Action item |
From the entries that follow, copy exactly the lines beginning at the line holding "Overflow, GRT at 0" and continuing through the line holding "max-delay cell: dfxtp_2".
________________________
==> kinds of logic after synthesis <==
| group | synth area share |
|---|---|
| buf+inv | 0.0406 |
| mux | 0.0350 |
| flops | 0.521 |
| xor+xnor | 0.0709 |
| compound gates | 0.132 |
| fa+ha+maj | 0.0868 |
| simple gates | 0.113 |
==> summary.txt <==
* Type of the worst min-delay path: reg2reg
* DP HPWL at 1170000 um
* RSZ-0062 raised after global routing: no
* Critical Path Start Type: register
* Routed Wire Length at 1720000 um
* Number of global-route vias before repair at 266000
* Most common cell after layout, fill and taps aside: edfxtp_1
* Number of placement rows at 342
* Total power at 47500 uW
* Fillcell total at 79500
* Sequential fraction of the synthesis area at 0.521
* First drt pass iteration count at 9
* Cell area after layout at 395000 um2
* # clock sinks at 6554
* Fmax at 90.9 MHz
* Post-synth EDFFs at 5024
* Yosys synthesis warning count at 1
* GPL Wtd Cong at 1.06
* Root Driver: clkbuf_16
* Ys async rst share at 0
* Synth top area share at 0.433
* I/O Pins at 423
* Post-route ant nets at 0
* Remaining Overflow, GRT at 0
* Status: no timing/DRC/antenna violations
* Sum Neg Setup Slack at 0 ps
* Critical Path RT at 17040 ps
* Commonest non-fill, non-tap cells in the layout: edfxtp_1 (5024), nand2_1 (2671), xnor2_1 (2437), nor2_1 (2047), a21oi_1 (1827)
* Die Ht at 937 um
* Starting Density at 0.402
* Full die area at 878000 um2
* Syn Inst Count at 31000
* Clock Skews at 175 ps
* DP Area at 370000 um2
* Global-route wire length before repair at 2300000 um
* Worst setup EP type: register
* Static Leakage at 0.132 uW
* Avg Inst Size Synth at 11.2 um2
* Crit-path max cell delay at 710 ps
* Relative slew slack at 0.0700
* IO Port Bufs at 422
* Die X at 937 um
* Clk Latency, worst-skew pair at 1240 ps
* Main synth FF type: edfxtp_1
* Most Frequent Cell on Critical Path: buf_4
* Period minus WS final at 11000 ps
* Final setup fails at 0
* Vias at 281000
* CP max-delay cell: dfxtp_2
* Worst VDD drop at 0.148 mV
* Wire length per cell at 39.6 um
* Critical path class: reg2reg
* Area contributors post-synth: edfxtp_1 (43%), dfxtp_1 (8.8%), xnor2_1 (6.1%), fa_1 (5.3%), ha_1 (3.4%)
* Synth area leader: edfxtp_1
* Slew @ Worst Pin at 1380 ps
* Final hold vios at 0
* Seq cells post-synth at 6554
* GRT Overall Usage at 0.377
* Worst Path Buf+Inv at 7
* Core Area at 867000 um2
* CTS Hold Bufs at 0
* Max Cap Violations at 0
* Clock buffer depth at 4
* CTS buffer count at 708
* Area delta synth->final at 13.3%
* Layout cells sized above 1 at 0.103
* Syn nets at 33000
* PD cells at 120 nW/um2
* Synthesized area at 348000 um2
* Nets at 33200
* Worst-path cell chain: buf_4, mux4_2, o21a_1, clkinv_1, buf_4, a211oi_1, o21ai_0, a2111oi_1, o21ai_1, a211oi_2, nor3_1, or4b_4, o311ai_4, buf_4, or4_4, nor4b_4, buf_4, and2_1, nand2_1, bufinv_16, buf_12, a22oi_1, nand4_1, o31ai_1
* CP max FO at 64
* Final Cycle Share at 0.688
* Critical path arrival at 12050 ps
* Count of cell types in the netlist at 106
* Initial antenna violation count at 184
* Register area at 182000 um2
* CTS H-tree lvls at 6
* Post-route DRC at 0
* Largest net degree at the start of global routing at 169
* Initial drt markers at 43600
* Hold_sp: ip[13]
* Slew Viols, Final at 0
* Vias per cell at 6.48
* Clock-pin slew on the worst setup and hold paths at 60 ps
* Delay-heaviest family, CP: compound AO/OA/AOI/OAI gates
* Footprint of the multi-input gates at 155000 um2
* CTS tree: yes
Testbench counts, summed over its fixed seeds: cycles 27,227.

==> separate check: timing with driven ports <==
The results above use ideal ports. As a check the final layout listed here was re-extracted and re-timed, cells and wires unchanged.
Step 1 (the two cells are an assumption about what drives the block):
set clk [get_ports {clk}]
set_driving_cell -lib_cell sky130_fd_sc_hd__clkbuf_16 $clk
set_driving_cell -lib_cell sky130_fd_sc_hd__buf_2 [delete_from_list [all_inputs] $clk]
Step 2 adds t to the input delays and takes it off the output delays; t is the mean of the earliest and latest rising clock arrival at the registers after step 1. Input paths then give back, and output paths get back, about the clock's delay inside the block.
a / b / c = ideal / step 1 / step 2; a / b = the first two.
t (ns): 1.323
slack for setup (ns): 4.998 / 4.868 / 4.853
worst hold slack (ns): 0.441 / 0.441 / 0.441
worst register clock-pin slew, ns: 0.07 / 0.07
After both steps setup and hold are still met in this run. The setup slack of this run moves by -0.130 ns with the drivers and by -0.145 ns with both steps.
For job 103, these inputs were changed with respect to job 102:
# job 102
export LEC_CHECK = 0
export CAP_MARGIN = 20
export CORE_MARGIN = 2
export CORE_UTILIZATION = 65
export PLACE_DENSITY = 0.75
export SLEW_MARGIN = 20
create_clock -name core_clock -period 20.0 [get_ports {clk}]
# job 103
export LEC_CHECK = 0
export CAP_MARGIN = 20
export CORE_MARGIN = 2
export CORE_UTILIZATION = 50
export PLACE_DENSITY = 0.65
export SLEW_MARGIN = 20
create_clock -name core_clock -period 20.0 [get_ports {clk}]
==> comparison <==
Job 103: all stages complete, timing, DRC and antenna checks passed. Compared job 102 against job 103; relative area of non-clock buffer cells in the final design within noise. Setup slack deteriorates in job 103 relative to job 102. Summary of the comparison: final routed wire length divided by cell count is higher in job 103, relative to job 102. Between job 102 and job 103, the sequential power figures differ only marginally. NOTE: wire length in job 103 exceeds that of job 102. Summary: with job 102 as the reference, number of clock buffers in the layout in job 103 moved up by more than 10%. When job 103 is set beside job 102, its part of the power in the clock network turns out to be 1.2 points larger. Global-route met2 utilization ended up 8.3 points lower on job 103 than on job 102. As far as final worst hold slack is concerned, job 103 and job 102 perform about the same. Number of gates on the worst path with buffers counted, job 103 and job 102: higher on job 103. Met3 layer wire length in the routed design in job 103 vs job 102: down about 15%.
Background: an optimization exercise with open tools, aiming at small area and few clock cycles per item. Do not read the settings as production practice.
At most, simulation tests tie the RTL to the original design; equivalence was not proved.
No functional check of the RTL was part of run 1.

<file path="design/flow/design.v">
module rcb_md5 (
    input  wire         clk,
    input  wire         rst,      
    input  wire         start,    
    input  wire         chain,    
    input  wire [511:0] block,    
    output wire         ready,
    output reg          done,
    output wire [127:0] digest    
);
    localparam [127:0] IV = {32'h10325476, 32'h98badcfe, 32'hefcdab89, 32'h67452301};
    reg              busy;
    reg  [4:0]       cnt;
    reg  [511:0]     msg;
    reg  [31:0]      h0, h1, h2, h3;   
    reg  [31:0]      va, vb, vc, vd;   
    assign ready  = ~busy;
    assign digest = {h3, h2, h1, h0};
    wire         last  = (cnt == 5'd31);
    wire         fin   = busy & last;
    wire [5:0]   cnt_n = busy ? {1'b0, cnt} + 6'd1 : 6'd0;    
    wire [31:0]  ia = chain ? h0 : IV[31:0];
    wire [31:0]  ib = chain ? h1 : IV[63:32];
    wire [31:0]  ic = chain ? h2 : IV[95:64];
    wire [31:0]  id = chain ? h3 : IV[127:96];
    function [31:0] add3;       
        input [31:0] x, y, z;
        reg   [31:0] s, c;
        begin
            s = x ^ y ^ z;
            c = {(x[30:0] & y[30:0]) | (x[30:0] & z[30:0]) | (y[30:0] & z[30:0]), 1'b0};
            add3 = s + c;
        end
    endfunction
    wire [31:0] a0 = va, b0 = vb, c0 = vc, d0 = vd;
    reg  [31:0] p0;        
    reg  [3:0]  fsel0;     
    reg  [7:0]  rsel0;     
    reg  [3:0]  fseln0;
    reg  [7:0]  rseln0;
    reg  [31:0] wn0, kn0;
    always @(*) begin
        case (cnt_n)
            6'd0: begin wn0 = block[31:0]; kn0 = 32'hd76aa478; fseln0 = 4'd1; rseln0 = 8'd8; end
            6'd1: begin wn0 = msg[95:64]; kn0 = 32'h242070db; fseln0 = 4'd1; rseln0 = 8'd128; end
            6'd2: begin wn0 = msg[127:96]; kn0 = 32'hf57c0faf; fseln0 = 4'd1; rseln0 = 8'd8; end
            6'd3: begin wn0 = msg[351:320]; kn0 = 32'ha8304613; fseln0 = 4'd1; rseln0 = 8'd128; end
            6'd4: begin wn0 = msg[383:352]; kn0 = 32'h698098d8; fseln0 = 4'd1; rseln0 = 8'd8; end
            6'd5: begin wn0 = msg[95:64]; kn0 = 32'hffff5bb1; fseln0 = 4'd1; rseln0 = 8'd128; end
            6'd6: begin wn0 = msg[127:96]; kn0 = 32'h6b901122; fseln0 = 4'd1; rseln0 = 8'd8; end
            6'd7: begin wn0 = msg[351:320]; kn0 = 32'ha679438e; fseln0 = 4'd1; rseln0 = 8'd128; end
            6'd8: begin wn0 = msg[479:448]; kn0 = 32'hf61e2562; fseln0 = 4'd2; rseln0 = 8'd2; end
            6'd9: begin wn0 = msg[383:352]; kn0 = 32'h265e5a51; fseln0 = 4'd2; rseln0 = 8'd16; end
            6'd10: begin wn0 = msg[479:448]; kn0 = 32'hd62f105d; fseln0 = 4'd2; rseln0 = 8'd2; end
            6'd11: begin wn0 = msg[383:352]; kn0 = 32'hd8a1e681; fseln0 = 4'd2; rseln0 = 8'd16; end
            6'd12: begin wn0 = msg[479:448]; kn0 = 32'h21e1cde6; fseln0 = 4'd2; rseln0 = 8'd2; end
            6'd13: begin wn0 = msg[383:352]; kn0 = 32'hf4d50d87; fseln0 = 4'd2; rseln0 = 8'd16; end
            6'd14: begin wn0 = msg[479:448]; kn0 = 32'ha9e3e905; fseln0 = 4'd2; rseln0 = 8'd2; end
            6'd15: begin wn0 = msg[383:352]; kn0 = 32'h676f02d9; fseln0 = 4'd2; rseln0 = 8'd16; end
            6'd16: begin wn0 = msg[351:320]; kn0 = 32'hfffa3942; fseln0 = 4'd4; rseln0 = 8'd1; end
            6'd17: begin wn0 = msg[383:352]; kn0 = 32'h6d9d6122; fseln0 = 4'd4; rseln0 = 8'd64; end
            6'd18: begin wn0 = msg[95:64]; kn0 = 32'ha4beea44; fseln0 = 4'd4; rseln0 = 8'd1; end
            6'd19: begin wn0 = msg[127:96]; kn0 = 32'hf6bb4b60; fseln0 = 4'd4; rseln0 = 8'd64; end
            6'd20: begin wn0 = msg[351:320]; kn0 = 32'h289b7ec6; fseln0 = 4'd4; rseln0 = 8'd1; end
            6'd21: begin wn0 = msg[383:352]; kn0 = 32'hd4ef3085; fseln0 = 4'd4; rseln0 = 8'd64; end
            6'd22: begin wn0 = msg[95:64]; kn0 = 32'hd9d4d039; fseln0 = 4'd4; rseln0 = 8'd1; end
            6'd23: begin wn0 = msg[127:96]; kn0 = 32'h1fa27cf8; fseln0 = 4'd4; rseln0 = 8'd64; end
            6'd24: begin wn0 = msg[383:352]; kn0 = 32'hf4292244; fseln0 = 4'd8; rseln0 = 8'd4; end
            6'd25: begin wn0 = msg[479:448]; kn0 = 32'hab9423a7; fseln0 = 4'd8; rseln0 = 8'd32; end
            6'd26: begin wn0 = msg[383:352]; kn0 = 32'h655b59c3; fseln0 = 4'd8; rseln0 = 8'd4; end
            6'd27: begin wn0 = msg[479:448]; kn0 = 32'hffeff47d; fseln0 = 4'd8; rseln0 = 8'd32; end
            6'd28: begin wn0 = msg[383:352]; kn0 = 32'h6fa87e4f; fseln0 = 4'd8; rseln0 = 8'd4; end
            6'd29: begin wn0 = msg[479:448]; kn0 = 32'ha3014314; fseln0 = 4'd8; rseln0 = 8'd32; end
            6'd30: begin wn0 = msg[383:352]; kn0 = 32'hf7537e82; fseln0 = 4'd8; rseln0 = 8'd4; end
            6'd31: begin wn0 = msg[479:448]; kn0 = 32'h2ad7d2bb; fseln0 = 4'd8; rseln0 = 8'd32; end
            default: begin wn0 = h0; kn0 = 32'h0; fseln0 = 4'bx; rseln0 = 8'bx; end
        endcase
    end
    wire [31:0] pn0 = add3(busy ? c0 : ia, kn0, wn0);
    always @(posedge clk) begin
        p0    <= pn0;
        fsel0 <= fseln0;
        rsel0 <= rseln0;
    end
    wire [31:0] f0 = ({32{fsel0[0]}} & ((b0 & c0) | (~b0 & d0)))
                     | ({32{fsel0[1]}} & ((d0 & b0) | (~d0 & c0)))
                     | ({32{fsel0[2]}} & (b0 ^ c0 ^ d0))
                     | ({32{fsel0[3]}} & (c0 ^ (b0 | ~d0)));
    wire [31:0] x0 = f0 + p0;
    wire [31:0] r0 = ({32{rsel0[0]}} & {x0[27:0], x0[31:28]})
                     | ({32{rsel0[1]}} & {x0[26:0], x0[31:27]})
                     | ({32{rsel0[2]}} & {x0[25:0], x0[31:26]})
                     | ({32{rsel0[3]}} & {x0[24:0], x0[31:25]})
                     | ({32{rsel0[4]}} & {x0[17:0], x0[31:18]})
                     | ({32{rsel0[5]}} & {x0[16:0], x0[31:17]})
                     | ({32{rsel0[6]}} & {x0[15:0], x0[31:16]})
                     | ({32{rsel0[7]}} & {x0[14:0], x0[31:15]});
    wire [31:0] a1 = d0, c1 = b0, d1 = c0;
    wire [31:0] b1 = b0 + r0;
    reg  [31:0] p1;        
    reg  [3:0]  fsel1;     
    reg  [7:0]  rsel1;     
    reg  [3:0]  fseln1;
    reg  [7:0]  rseln1;
    reg  [31:0] wn1, kn1;
    always @(*) begin
        case (cnt_n)
            6'd0: begin wn1 = block[63:32]; kn1 = 32'he8c7b756; fseln1 = 4'd1; rseln1 = 8'd8; end
            6'd1: begin wn1 = msg[127:96]; kn1 = 32'hc1bdceee; fseln1 = 4'd1; rseln1 = 8'd64; end
            6'd2: begin wn1 = msg[479:448]; kn1 = 32'h4787c62a; fseln1 = 4'd1; rseln1 = 8'd8; end
            6'd3: begin wn1 = msg[127:96]; kn1 = 32'hfd469501; fseln1 = 4'd1; rseln1 = 8'd64; end
            6'd4: begin wn1 = msg[479:448]; kn1 = 32'h8b44f7af; fseln1 = 4'd1; rseln1 = 8'd8; end
            6'd5: begin wn1 = msg[127:96]; kn1 = 32'h895cd7be; fseln1 = 4'd1; rseln1 = 8'd64; end
            6'd6: begin wn1 = msg[479:448]; kn1 = 32'hfd987193; fseln1 = 4'd1; rseln1 = 8'd8; end
            6'd7: begin wn1 = msg[127:96]; kn1 = 32'h49b40821; fseln1 = 4'd1; rseln1 = 8'd64; end
            6'd8: begin wn1 = msg[447:416]; kn1 = 32'hc040b340; fseln1 = 4'd2; rseln1 = 8'd1; end
            6'd9: begin wn1 = msg[31:0]; kn1 = 32'he9b6c7aa; fseln1 = 4'd2; rseln1 = 8'd16; end
            6'd10: begin wn1 = msg[191:160]; kn1 = 32'h02441453; fseln1 = 4'd2; rseln1 = 8'd1; end
            6'd11: begin wn1 = msg[287:256]; kn1 = 32'he7d3fbc8; fseln1 = 4'd2; rseln1 = 8'd16; end
            6'd12: begin wn1 = msg[447:416]; kn1 = 32'hc33707d6; fseln1 = 4'd2; rseln1 = 8'd1; end
            6'd13: begin wn1 = msg[31:0]; kn1 = 32'h455a14ed; fseln1 = 4'd2; rseln1 = 8'd16; end
            6'd14: begin wn1 = msg[191:160]; kn1 = 32'hfcefa3f8; fseln1 = 4'd2; rseln1 = 8'd1; end
            6'd15: begin wn1 = msg[287:256]; kn1 = 32'h8d2a4c8a; fseln1 = 4'd2; rseln1 = 8'd16; end
            6'd16: begin wn1 = msg[127:96]; kn1 = 32'h8771f681; fseln1 = 4'd4; rseln1 = 8'd4; end
            6'd17: begin wn1 = msg[479:448]; kn1 = 32'hfde5380c; fseln1 = 4'd4; rseln1 = 8'd128; end
            6'd18: begin wn1 = msg[127:96]; kn1 = 32'h4bdecfa9; fseln1 = 4'd4; rseln1 = 8'd4; end
            6'd19: begin wn1 = msg[479:448]; kn1 = 32'hbebfbc70; fseln1 = 4'd4; rseln1 = 8'd128; end
            6'd20: begin wn1 = msg[127:96]; kn1 = 32'heaa127fa; fseln1 = 4'd4; rseln1 = 8'd4; end
            6'd21: begin wn1 = msg[479:448]; kn1 = 32'h04881d05; fseln1 = 4'd4; rseln1 = 8'd128; end
            6'd22: begin wn1 = msg[127:96]; kn1 = 32'he6db99e5; fseln1 = 4'd4; rseln1 = 8'd4; end
            6'd23: begin wn1 = msg[479:448]; kn1 = 32'hc4ac5665; fseln1 = 4'd4; rseln1 = 8'd128; end
            6'd24: begin wn1 = msg[31:0]; kn1 = 32'h432aff97; fseln1 = 4'd8; rseln1 = 8'd2; end
            6'd25: begin wn1 = msg[191:160]; kn1 = 32'hfc93a039; fseln1 = 4'd8; rseln1 = 8'd32; end
            6'd26: begin wn1 = msg[287:256]; kn1 = 32'h8f0ccc92; fseln1 = 4'd8; rseln1 = 8'd2; end
            6'd27: begin wn1 = msg[447:416]; kn1 = 32'h85845dd1; fseln1 = 4'd8; rseln1 = 8'd32; end
            6'd28: begin wn1 = msg[31:0]; kn1 = 32'hfe2ce6e0; fseln1 = 4'd8; rseln1 = 8'd2; end
            6'd29: begin wn1 = msg[191:160]; kn1 = 32'h4e0811a1; fseln1 = 4'd8; rseln1 = 8'd32; end
            6'd30: begin wn1 = msg[287:256]; kn1 = 32'hbd3af235; fseln1 = 4'd8; rseln1 = 8'd2; end
            6'd31: begin wn1 = msg[447:416]; kn1 = 32'heb86d391; fseln1 = 4'd8; rseln1 = 8'd32; end
            default: begin wn1 = h3; kn1 = 32'h0; fseln1 = 4'bx; rseln1 = 8'bx; end
        endcase
    end
    wire [31:0] pn1 = add3(busy ? b0 : id, kn1, wn1);
    always @(posedge clk) begin
        p1    <= pn1;
        fsel1 <= fseln1;
        rsel1 <= rseln1;
    end
    wire [31:0] f1 = ({32{fsel1[0]}} & ((b1 & c1) | (~b1 & d1)))
                     | ({32{fsel1[1]}} & ((d1 & b1) | (~d1 & c1)))
                     | ({32{fsel1[2]}} & (b1 ^ c1 ^ d1))
                     | ({32{fsel1[3]}} & (c1 ^ (b1 | ~d1)));
    wire [31:0] x1 = f1 + p1;
    wire [31:0] r1 = ({32{rsel1[0]}} & {x1[22:0], x1[31:23]})
                     | ({32{rsel1[1]}} & {x1[21:0], x1[31:22]})
                     | ({32{rsel1[2]}} & {x1[20:0], x1[31:21]})
                     | ({32{rsel1[3]}} & {x1[19:0], x1[31:20]})
                     | ({32{rsel1[4]}} & {x1[11:0], x1[31:12]})
                     | ({32{rsel1[5]}} & {x1[10:0], x1[31:11]})
                     | ({32{rsel1[6]}} & {x1[9:0], x1[31:10]})
                     | ({32{rsel1[7]}} & {x1[8:0], x1[31:9]});
    wire [31:0] a2 = d1, c2 = b1, d2 = c1;
    wire [31:0] bb1 = fin ? b1 + h1 : b1;
    wire [31:0] b2 = bb1 + r1;
    wire [31:0] c_fin = h2 + b1;
    always @(posedge clk) begin
        msg <= busy ? {msg[287:256], msg[191:160], msg[95:64], msg[511:480], msg[415:384], msg[319:288], msg[223:192], msg[127:96], msg[31:0], msg[447:416], msg[351:320], msg[255:224], msg[159:128], msg[63:32], msg[479:448], msg[383:352]} : block;
        if (busy) begin
            va <= a2; vb <= b2; vc <= c2; vd <= d2;
        end else begin
            va <= ia; vb <= ib; vc <= ic; vd <= id;
        end
    end
    always @(posedge clk) begin
        if (rst) begin
            busy <= 1'b0;
            done <= 1'b0;
            cnt  <= 5'd0;
            h0 <= IV[31:0]; h1 <= IV[63:32]; h2 <= IV[95:64]; h3 <= IV[127:96];
        end else begin
            done <= fin;
            if (busy) begin
                cnt <= cnt_n[4:0];
                if (last) begin
                    busy <= 1'b0;
                    h0 <= pn0; h1 <= b2; h2 <= c_fin; h3 <= pn1;
                end
            end else if (start) begin
                busy <= 1'b1;
                cnt  <= 5'd0;
                if (!chain) begin
                    h0 <= IV[31:0]; h1 <= IV[63:32]; h2 <= IV[95:64]; h3 <= IV[127:96];
                end
            end
        end
    end
endmodule
</file>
________________________
Output of the task |
* Remaining Overflow, GRT at 0
* Status: no timing/DRC/antenna violations
* Sum Neg Setup Slack at 0 ps
* Critical Path RT at 17040 ps
* Commonest non-fill, non-tap cells in the layout: edfxtp_1 (5024), nand2_1 (2671), xnor2_1 (2437), nor2_1 (2047), a21oi_1 (1827)
* Die Ht at 937 um
* Starting Density at 0.402
* Full die area at 878000 um2
* Syn Inst Count at 31000
* Clock Skews at 175 ps
* DP Area at 370000 um2
* Global-route wire length before repair at 2300000 um
* Worst setup EP type: register
* Static Leakage at 0.132 uW
* Avg Inst Size Synth at 11.2 um2
* Crit-path max cell delay at 710 ps
* Relative slew slack at 0.0700
* IO Port Bufs at 422
* Die X at 937 um
* Clk Latency, worst-skew pair at 1240 ps
* Main synth FF type: edfxtp_1
* Most Frequent Cell on Critical Path: buf_4
* Period minus WS final at 11000 ps
* Final setup fails at 0
* Vias at 281000
* CP max-delay cell: dfxtp_2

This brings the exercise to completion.